Whatever they discussed, it wasn’t what people at Kyritus’s tavern talked about. His tavern, Hestiafern Tavern, was a place for adventurers to drink and fight. The place she was standing in was an upscaled tavern run by his disgusting competitor.

Perhaps being in Alexbrook Tavern instead of Kyritus’s Tavern summed up all of Sara’s thoughts about the past, present, and future more than any description could. From the past, she remembered Jason’s forces burning Hestiafern to the ground before chasing him, Tiber, and Sara through multiple kingdoms. She also wouldn’t forget that King Escar had gradually understood the gravity of his hubris by kidnapping people from another world, hoping they’d be nuclear weapons that would treat him like serfs, descending into paranoia before he snapped and locked Jason behind bars. Lastly, she remembered that a classmate—she was quite certain—had brought her back in time and, as such, had known about Kyritus, as their relationship was the traitorous equivalent of Bonnie and Clyde.

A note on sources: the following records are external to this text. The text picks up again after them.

==> branch garnet <==
// uart
module uart #(
    parameter DATA_WIDTH = 8,
    parameter FIFO_DEPTH = 16
) (
    input  logic        clk_i,        
    input  logic        rst_ni,       
    input  logic        stb_i,        
    input  logic [ 1:0] adr_i,        
    input  logic [ 3:0] byte_sel_i,   
    input  logic        we_i,         
    input  logic [31:0] dat_i,        
    output logic [31:0] dat_o,        
    input  logic        uart_rx_i,    
    output logic        uart_tx_o     
);
export LEC_CHECK = 0
export ABC_AREA = 1
export CAP_MARGIN = 25
export CORE_ASPECT_RATIO = 1.3
export CORE_MARGIN = 2
export CORE_UTILIZATION = 40
export CTS_CLUSTER_DIAMETER = 215
export MAX_ROUTING_LAYER = met4
export MIN_ROUTING_LAYER = met2
export PLACE_DENSITY_LB_ADDON = 0.07
export SETUP_SLACK_MARGIN = 0.77
export SLEW_MARGIN = 20
create_clock -name core_clock -period 4.57 [get_ports {clk_i}]
run.sh (not shown) runs the stock make flow with config.mk's settings and CLKGATE_MAP_FILE=.
==> branch zinc: changes against branch garnet <==
- CAP_MARGIN: 25 -> 20
- CORE_ASPECT_RATIO: 1.3 -> unset
- CORE_UTILIZATION: 40 -> 72
- CTS_CLUSTER_DIAMETER: 215 -> 37
- CTS_CLUSTER_SIZE: unset -> 14
- MAX_ROUTING_LAYER: met4 -> unset
- MIN_ROUTING_LAYER: met2 -> unset
- PLACE_DENSITY: unset -> 0.4
- PLACE_DENSITY_LB_ADDON: 0.07 -> unset
- SETUP_SLACK_MARGIN: 0.77 -> 0.64
==> flow/constraint.sdc (replaced) <==
create_clock -name core_clock -period 2.57 [get_ports {clk_i}]
set_input_delay 0.5140 -clock core_clock [delete_from_list [all_inputs] [get_ports {clk_i}]]
set_output_delay 0.5140 -clock core_clock [all_outputs]
set_load 0.01 [all_outputs]
==> branch harbor: changes against branch garnet <==
- ABC_AREA: 1 -> unset
- CAP_MARGIN: 25 -> 20
- CORE_ASPECT_RATIO: 1.3 -> unset
- CTS_CLUSTER_DIAMETER: 215 -> unset
- MAX_ROUTING_LAYER: met4 -> unset
- MIN_ROUTING_LAYER: met2 -> unset
- PLACE_DENSITY_LB_ADDON: 0.07 -> unset
- SETUP_SLACK_MARGIN: 0.77 -> unset
- SLEW_MARGIN: 20 -> 15
- TNS_END_PERCENT: unset -> 70
==> flow/constraint.sdc (replaced) <==
create_clock -name core_clock -period 10.0 [get_ports {clk_i}]
set_input_delay 2.0000 -clock core_clock [delete_from_list [all_inputs] [get_ports {clk_i}]]
set_output_delay 2.0000 -clock core_clock [all_outputs]
set_load 0.01 [all_outputs]
==> branch pepper: changes against branch garnet <==
- CAP_MARGIN: 25 -> 40
- CORE_ASPECT_RATIO: 1.3 -> unset
- CORE_UTILIZATION: 40 -> 72
- CTS_CLUSTER_DIAMETER: 215 -> unset
- CTS_CLUSTER_SIZE: unset -> 74
- MAX_ROUTING_LAYER: met4 -> unset
- MIN_ROUTING_LAYER: met2 -> unset
- PLACE_DENSITY: unset -> 0.38
- PLACE_DENSITY_LB_ADDON: 0.07 -> unset
- SETUP_SLACK_MARGIN: 0.77 -> 1.59
==> flow/constraint.sdc (replaced) <==
create_clock -name core_clock -period 5.3 [get_ports {clk_i}]
set_input_delay 1.0600 -clock core_clock [delete_from_list [all_inputs] [get_ports {clk_i}]]
set_output_delay 1.0600 -clock core_clock [all_outputs]
set_load 0.01 [all_outputs]
==> qor summary <==
	branch garnet	branch pepper	branch zinc	branch harbor
Count of vias placed by the detailed router	16,400	12,700	14,800	9,432
Storage element area	0.0109 mm^2	0.0109 mm^2	0.0109 mm^2	0.0109 mm^2
Worst hold slack	0.462 ns	0.468 ns	0.0158 ns	0.482 ns
Power in sequential cells	4.32 mW	3.70 mW	7.69 mW	1.95 mW
Power in the clock group	3.49 mW	2.66 mW	6.77 mW	1.57 mW
Worst R2R End	uart_rx_inst.rx_buffer.fifo_mem[6][2]	uart_rx_inst.rx_buffer.fifo_mem[8][0]	uart_rx_inst.rx_buffer.fifo_mem[3][5]	uart_tx_inst.tx_buffer.rdata[6]
WL met2	25,000 um	18,900 um	26,200 um	16,700 um
Terminating pin of the worst hold path	-	rdata[11]	-	uart_tx_inst.data_q[7]
Result of the run	no timing/DRC/antenna violations	no timing/DRC/antenna violations	no timing/DRC/antenna violations	no timing/DRC/antenna violations
Wirelength, routed	45,600 um	39,400 um	53,500 um	35,100 um
Beginning of the worst register-to-register path	baud_div_reg[3]	uart_rx_inst.rx_buffer.read_ptr[1]	uart_rx_inst.baud_counter[0]	baud_div_reg[0]
Number of antenna violations at the first check in global routing	0	0	0	1
# placed instances	2,256	2,001	2,068	1,721
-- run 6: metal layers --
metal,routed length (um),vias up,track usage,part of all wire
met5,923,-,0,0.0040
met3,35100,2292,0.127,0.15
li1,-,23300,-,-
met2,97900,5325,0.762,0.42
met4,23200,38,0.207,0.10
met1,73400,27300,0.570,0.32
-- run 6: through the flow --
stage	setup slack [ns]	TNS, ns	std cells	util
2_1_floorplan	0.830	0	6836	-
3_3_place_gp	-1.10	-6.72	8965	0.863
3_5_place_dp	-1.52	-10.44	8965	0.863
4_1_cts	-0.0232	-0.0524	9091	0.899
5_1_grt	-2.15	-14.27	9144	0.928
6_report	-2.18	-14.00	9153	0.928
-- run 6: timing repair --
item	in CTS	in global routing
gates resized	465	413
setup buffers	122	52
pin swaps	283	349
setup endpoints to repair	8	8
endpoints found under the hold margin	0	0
module HSVComparator (
    input   clk,
    input wire [8:0] hsv_get_h, hsv_get_s, hsv_get_v,
    input wire [8:0] hsv_set_h, hsv_set_s, hsv_set_v,
    input wire [2:0] threshold_level,
    output reg [1:0] similar_flag  
);
parameter THRESHOLD1_H = 60, THRESHOLD1_S = 32, THRESHOLD1_V = 32;   
parameter THRESHOLD2_H = 15, THRESHOLD2_S = 8,  THRESHOLD2_V = 8;  
parameter THRESHOLD3_H = 10, THRESHOLD3_S = 5,  THRESHOLD3_V = 5;  
parameter THRESHOLD4_H = 5,  THRESHOLD4_S = 3,  THRESHOLD4_V = 3;   
reg [8:0] h_diff, s_diff, v_diff;
function [8:0] abs_diff;
    input [8:0] a, b;
    if (a > b) begin
        abs_diff = a - b;
    end else begin
        abs_diff = b - a;
    end
endfunction
always @(posedge clk) begin
    similar_flag <= 2'b0;  
    h_diff = abs_diff(hsv_get_h, hsv_set_h);
    s_diff = abs_diff(hsv_get_s, hsv_set_s);
    v_diff = abs_diff(hsv_get_v, hsv_set_v);
    if (h_diff > 180) begin
        h_diff = 360 - h_diff;
    end
    if ({hsv_set_h,hsv_set_s,hsv_set_v} == 24'b0)begin
        similar_flag <= 2'b10;
    end
    else begin
    case(threshold_level)
        3'b000: begin  
            if (h_diff <= THRESHOLD1_H && s_diff <= THRESHOLD1_S && v_diff <= THRESHOLD1_V) begin
                similar_flag <= 2'b01;  
            end
        end
        3'b001: begin  
            if (h_diff <= THRESHOLD2_H && s_diff <= THRESHOLD2_S && v_diff <= THRESHOLD2_V) begin
                similar_flag <= 2'b01;  
            end
        end
        3'b010: begin  
            if (h_diff <= THRESHOLD3_H && s_diff <= THRESHOLD3_S && v_diff <= THRESHOLD3_V) begin
                similar_flag <= 2'b01;  
            end
        end
        3'b111: begin  
            if (h_diff <= THRESHOLD4_H && s_diff <= THRESHOLD4_S && v_diff <= THRESHOLD4_V) begin
                similar_flag <= 2'b01;  
            end
        end
        default: ;  
    endcase 
    end
end
endmodule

In the present, Sara was becoming powerful far faster than Jason, so her confrontation with King Escar would come far sooner in the future, and her classmate’s intentions could change.

These were serious problems because in the past, Tiber was deathly sick, during the present, she was deathly sick, and in the future, she would die, and given that Sara might not live in the future, she needed contingency plans to save Tiber. Her solution was to make contact and give her a partial antidote for tyrexis—that way, if Sara were to die, at least Tiber would live on.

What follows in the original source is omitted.